## INPUT DATA
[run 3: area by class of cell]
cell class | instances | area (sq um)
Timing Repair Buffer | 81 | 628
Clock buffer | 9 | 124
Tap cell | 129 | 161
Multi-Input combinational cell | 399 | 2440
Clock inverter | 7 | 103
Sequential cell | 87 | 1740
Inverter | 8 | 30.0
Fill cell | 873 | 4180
`src/verilog/node_status_defines.vh`:
```
// Constants for the node status flag register block
`ifndef NODE_STATUS_DEFINES_VH
`define NODE_STATUS_DEFINES_VH

// Register word addresses (byte address = 4 * index)
`define ADDR_STATUS        4'h0
`define ADDR_MASK          4'h1
`define ADDR_CTRL          4'h2
`define ADDR_NODE_ID       4'h3
`define ADDR_ERR           4'h3
// Status bit positions
`define BIT_RI             7
`define BIT_POR            4
`define BIT_TEST           3
`define BIT_RECON          2
`define BIT_TMA            1
`define BIT_TA             0
// Reset values
`define STATUS_RESET       8'h91
`define MASK_RESET         8'h00
`define NODE_ID_RESET      8'h00
`define NODE_ID_ZERO       8'h00
// Control register bits (self-clearing command strobes)
`define CTRL_SOFT_RESET    0
`define CTRL_CLEAR_FLAGS   1
`define CTRL_EN_RX         2
`define CTRL_EN_TX         3
`define CTRL_DIS_TX        4
// Line idle time in microseconds and clock rate in MHz
`define IDLE_TIME_US       656
`define CLK_MHZ            20
// Read data for an unmapped address
`define UNMAPPED_DATA      32'h0000_0000

`endif

```
`src/verilog/node_status_flags.v`:
```
// Node status flag register with Avalon-MM register access
//
// Behaviour
// Receive-inhibited sets when a packet lands in the armed page; set after reset.
// Enable-receive command clears receive-inhibited.
// Interrupt when receive-inhibited and its mask bit are both set.
// While receive-inhibited, incoming packets are answered with a negative acknowledge.
// Bits six and five have no meaning; they read as zero here.
// Power-on flag sets on hardware or soft reset, or node ID written zero.
// Clear-flags command clears the power-on flag.
// Test bit three reads as zero in normal operation.
// Reconfiguration flag sets when the line idle timer expires after 656 us.
// Clear-flags command clears the reconfiguration flag.
// Reconfiguration with mask bit raises interrupt; host checks self-caused flag.
// Transmit-acknowledged sets on acknowledge; valid only once transmitter-available is set.
// Broadcast packets never set transmit-acknowledged.
// Enable-transmit command clears transmit-acknowledged.
// Transmitter-available sets after the last byte, or on disable-transmit command.
// After enable-transmit, transmitter-available clears when the token next arrives.
// Interrupt when transmitter-available and its mask bit are both set.
// Status register is eight bits and read-only; writes change nothing.
// Reset pattern is 1XX1_0001, undefined bits given as zero.
//
// Added by the designer: the Avalon-MM register port and the register addresses.
`include "node_status_defines.vh"

module node_status_flags #(
   parameter IDLE_CYCLES = `IDLE_TIME_US * `CLK_MHZ
) (
   // Clock and reset
   input  wire        clk,
   input  wire        rst_n,
   // Avalon-MM slave
   input  wire [3:0]  address,
   input  wire        read,
   input  wire        write,
   input  wire [31:0] writedata,
   input  wire [3:0]  byteenable,
   output reg  [31:0] readdata,
   output wire        waitrequest,
   output reg  [1:0]  response,
   // Receive and transmit engine events
   input  wire        receive_line_input,
   input  wire        rxPacketStored,
   input  wire        rxIncomingRequest,
   input  wire        txPacketAcked,
   input  wire        txBroadcast,
   input  wire        txLastByteSent,
   input  wire        tokenReceived,
   // Engine controls
   output reg         rxNakReply,
   output reg         rxEnabled,
   output reg         txEnabled,
   // Interrupt to host
   output reg         irq
);
   reg  [7:0]  status_q;
   reg  [7:0]  interrupt_mask_register;
   reg  [7:0]  nodeId_q;
   reg         txPending_q;
   reg         ack_q;
   reg         softReset;
   reg         clearFlags;
   reg         enRx;
   reg         enTx;
   reg         disTx;
   reg         nodeIdZero;
   wire        idleExpired;
   wire        wrLow;
   wire [7:0]  intPending;

   // Single-cycle access: the slave answers in the request cycle
   assign waitrequest = 1'b0;
   assign wrLow       = write && byteenable[0];

   // Line idle timer, held cleared while reconfiguration already flagged
   idle_timer #(
      .CYCLES     (IDLE_CYCLES)
   ) u_idle (
      .clk        (clk),
      .rst_n      (rst_n),
      .lineActive (receive_line_input),
      .enable     (!status_q[`BIT_RECON]),
      .expired    (idleExpired)
   );

   // Decode command strobes from control and node ID register writes
   always @* begin
      softReset  = wrLow && (address == `ADDR_CTRL) && writedata[`CTRL_SOFT_RESET];
      clearFlags = wrLow && (address == `ADDR_CTRL) && writedata[`CTRL_CLEAR_FLAGS];
      enRx       = wrLow && (address == `ADDR_CTRL) && writedata[`CTRL_EN_RX];
      enTx       = wrLow && (address == `ADDR_CTRL) && writedata[`CTRL_EN_TX];
      disTx      = wrLow && (address == `ADDR_CTRL) && writedata[`CTRL_DIS_TX];
      nodeIdZero = wrLow && (address == `ADDR_NODE_ID)
                   && (writedata[7:0] == `NODE_ID_ZERO);
   end

   // Mask and node ID registers
   always @(posedge clk) begin
      if (!rst_n) begin
         interrupt_mask_register <= `MASK_RESET;
         nodeId_q                <= `NODE_ID_RESET;
      end else begin
         if (wrLow && address == `ADDR_MASK)
            interrupt_mask_register <= writedata[7:0];
         if (wrLow && address == `ADDR_NODE_ID)
            nodeId_q <= writedata[7:0];
      end
   end

   // Status flags; status address itself ignores writes
   always @(posedge clk) begin
      if (!rst_n || softReset) begin
         status_q    <= `STATUS_RESET;
         txPending_q <= 1'b0;
         ack_q       <= 1'b0;
      end else begin
         // Receive inhibit: event set wins over command clear while the flag is clear; once set, enable-receive clears it
         if (rxPacketStored && !status_q[`BIT_RI])
            status_q[`BIT_RI] <= 1'b1;
         else if (enRx)
            status_q[`BIT_RI] <= 1'b0;
         // Power-on flag
         if (nodeIdZero)
            status_q[`BIT_POR] <= 1'b1;
         else if (clearFlags)
            status_q[`BIT_POR] <= 1'b0;
         // Test bit held low
         status_q[`BIT_TEST] <= 1'b0;
         status_q[6:5]       <= 2'b00;
         // Reconfiguration flag
         if (idleExpired)
            status_q[`BIT_RECON] <= 1'b1;
         else if (clearFlags)
            status_q[`BIT_RECON] <= 1'b0;
         // Acknowledge is latched, shown once transmitter-available rises
         if (txPacketAcked && !txBroadcast && txPending_q)
            ack_q <= 1'b1;
         else if (enTx)
            ack_q <= 1'b0;
         if (enTx)
            status_q[`BIT_TMA] <= 1'b0;
         else if (txLastByteSent && txPending_q)
            status_q[`BIT_TMA] <= ack_q
                                  || (txPacketAcked && !txBroadcast);
         // Transmitter available
         if ((txLastByteSent && txPending_q) || disTx) begin
            status_q[`BIT_TA] <= 1'b1;
            txPending_q       <= 1'b0;
         end else if (enTx) begin
            txPending_q       <= 1'b1;
         end else if (txPending_q && tokenReceived) begin
            status_q[`BIT_TA] <= 1'b0;
         end
      end
   end

   // Masked flags
   assign intPending = status_q & interrupt_mask_register;

   // Interrupt and engine controls, registered
   always @(posedge clk) begin
      if (!rst_n) begin
         irq        <= 1'b0;
         rxNakReply <= 1'b0;
         rxEnabled  <= 1'b0;
         txEnabled  <= 1'b0;
      end else begin
         irq        <= intPending[`BIT_RI] || intPending[`BIT_RECON]
                       || intPending[`BIT_TA];
         rxNakReply <= rxIncomingRequest && status_q[`BIT_RI];
         rxEnabled  <= !status_q[`BIT_RI];
         txEnabled  <= txPending_q;
      end
   end

   // Read data and response, valid in the request cycle
   always @* begin
      readdata = `UNMAPPED_DATA;
      response = 2'h0;
      if (read) begin
         case (address)
            `ADDR_STATUS:  readdata = {24'h000000, status_q};
            `ADDR_MASK:    readdata = {24'h000000, interrupt_mask_register};
            `ADDR_CTRL:    readdata = `UNMAPPED_DATA;
            `ADDR_NODE_ID: readdata = {24'h000000, nodeId_q};
            default:       response = 2'h2;
         endcase
      end
   end
endmodule

```
`src/verilog/idle_timer.v`:
```
// Line idle timer: pulses once when the receive line stays idle long enough
module idle_timer #(
   parameter CYCLES = 13120
) (
   // Clock and reset
   input  wire        clk,
   input  wire        rst_n,
   // Line activity and count enable
   input  wire        lineActive,
   input  wire        enable,
   // Expiry pulse
   output reg         expired
);
   reg  [31:0] count_q;

   // Count idle cycles, restart on activity, fire once per idle stretch
   always @(posedge clk) begin
      if (!rst_n || lineActive || !enable) begin
         count_q <= 32'h0000_0000;
         expired <= 1'b0;
      end else begin
         expired <= (count_q == CYCLES - 1);
         if (count_q != CYCLES)
            count_q <= count_q + 32'h0000_0001;
      end
   end
endmodule

```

## WORK INSTRUCTION
Copy every line in the records above that contains the word "output".

## RESULT OF THIS TASK
   output reg  [31:0] readdata,
   output wire        waitrequest,
   output reg  [1:0]  response,
   output reg         rxNakReply,
   output reg         rxEnabled,
   output reg         txEnabled,
   output reg         irq
   output reg         expired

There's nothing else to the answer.